The Leveson Inquiry, whose examination into the sometimes dodgy ethics and practices of British newspaper journalists is presently making headlines in the UK, has heard allegations of computer hacking.
Ian Hurst, a former British army intelligence officer who handled IRA informers in Northern Ireland, has told the Leveson Inquiry today about how he believes his computer was hacked on behalf of the “News of the World”.
Hurst answered questions about statements he made on BBC’s Panorama TV programme earlier this year. The investigation examined claims by Hurst that a Trojan horse planted by a hacker stole emails from Hurst’s computer.
Hurst confronted the hacker – known only as Mr X – and secretly filmed their conversation. The unnamed hacker claim that he emailed Hurst a Trojan horse from a bogus email address, in order to gain access to the emails. It was then said that copies of the stolen information were faxed to a journalist working for the “News of the World”.
The next person to give evidence to the Leveson Inquiry was Jane Winter of British-Irish Rights Watch. The BBC reported that Ms Winter was told by police that “very confidential and sensitive” emails which she had sent Mr Hurst had been hacked.
“From the point of view of my organisation we really do rely on trust and confidentiality,” she said.
It’s important to recognise that there is no accusation that the journalists themselves hacked into any computers – but rather that they might have hired third parties who did various forms of hacking in order to gather information.
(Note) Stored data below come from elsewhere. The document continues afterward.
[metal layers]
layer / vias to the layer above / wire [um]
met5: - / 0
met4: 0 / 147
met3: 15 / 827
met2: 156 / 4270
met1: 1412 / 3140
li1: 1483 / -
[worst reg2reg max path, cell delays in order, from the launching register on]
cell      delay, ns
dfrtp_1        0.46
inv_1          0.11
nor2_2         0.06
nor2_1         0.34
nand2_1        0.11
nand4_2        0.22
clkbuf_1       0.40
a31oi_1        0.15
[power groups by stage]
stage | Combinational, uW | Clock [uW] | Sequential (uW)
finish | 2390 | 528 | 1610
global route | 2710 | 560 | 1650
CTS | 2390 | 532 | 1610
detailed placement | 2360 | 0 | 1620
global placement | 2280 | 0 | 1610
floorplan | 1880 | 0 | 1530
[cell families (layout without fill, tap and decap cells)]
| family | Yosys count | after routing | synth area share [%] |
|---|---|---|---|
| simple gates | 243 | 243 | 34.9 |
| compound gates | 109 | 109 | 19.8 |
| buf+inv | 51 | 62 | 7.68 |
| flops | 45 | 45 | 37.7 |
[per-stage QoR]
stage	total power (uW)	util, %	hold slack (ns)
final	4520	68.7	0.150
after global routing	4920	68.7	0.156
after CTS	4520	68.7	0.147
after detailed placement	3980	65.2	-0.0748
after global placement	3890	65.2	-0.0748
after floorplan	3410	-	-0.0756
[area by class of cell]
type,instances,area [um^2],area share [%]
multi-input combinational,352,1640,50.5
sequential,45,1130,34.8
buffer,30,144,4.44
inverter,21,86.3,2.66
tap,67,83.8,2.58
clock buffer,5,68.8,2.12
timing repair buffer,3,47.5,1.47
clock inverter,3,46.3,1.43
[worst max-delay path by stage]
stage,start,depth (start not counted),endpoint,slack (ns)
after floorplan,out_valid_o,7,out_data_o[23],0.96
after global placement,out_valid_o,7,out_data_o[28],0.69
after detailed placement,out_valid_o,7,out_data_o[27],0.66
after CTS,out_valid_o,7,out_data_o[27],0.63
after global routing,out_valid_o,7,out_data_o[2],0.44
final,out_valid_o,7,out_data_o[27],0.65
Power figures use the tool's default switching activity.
--- src/rtl/bulb_seq_ctrl_if.sv ---
// Button levels in, LED/state/tick out for the chaser sequencer.
interface bulb_seq_ctrl_if;
  logic       btn_run;
  logic       btn_stop;
  logic       btn_mode;
  logic       btn_spd;
  logic [3:0] ledo;
  logic [1:0] state_o;
  logic       tick_o;

  modport master (
    output btn_run, btn_stop, btn_mode, btn_spd,
    input  ledo, state_o, tick_o
  );

  modport slave (
    input  btn_run, btn_stop, btn_mode, btn_spd,
    output ledo, state_o, tick_o
  );
endinterface
## config.mk

```make
export PLATFORM = sky130hd
export DESIGN_NAME = tx_controller
export DESIGN_NICKNAME = d
export VERILOG_FILES = /design/src/rtl/tx_pkg.sv /design/src/rtl/tx_controller_bit_time_counter.sv /design/src/rtl/tx_controller.sv
export SDC_FILE = /design/constraint.sdc
export NUM_CORES = 1
export LEC_CHECK = 0
export ABC_AREA = 1
export CORE_UTILIZATION = 43
export DETAILED_ROUTE_END_ITERATION = 6
export MAX_ROUTING_LAYER = met4
export PLACE_DENSITY = 0.63
export RECOVER_POWER = 25
export SETUP_SLACK_MARGIN = 0.02
export SKIP_LAST_GASP = 1
export SYNTH_ARGS = -nofsm -noshare
export SYNTH_HDL_FRONTEND = slang
export SYNTH_SLANG_ARGS = --single-unit
```

## constraint.sdc

```tcl
create_clock -name clk -period 7 [get_ports clk]
set_input_delay 1.4 -clock clk [delete_from_list [all_inputs] [get_ports clk]]
set_output_delay 1.4 -clock clk [all_outputs]
set_load 0.01 [all_outputs]
```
Although initially much of the scandal revolving around the now defunct “News of the World” was related to phone hacking (or, more accurately, mobile phone voicemail hacking), police are now investigating claims of computer hacking and one man has so far been arrested.
In an amusing aside that will fuel conspiracy theorists, earlier this month the Leveson Inquiry was interrupted as a QC discovered that his computer was infected by a data-stealing Trojan horse.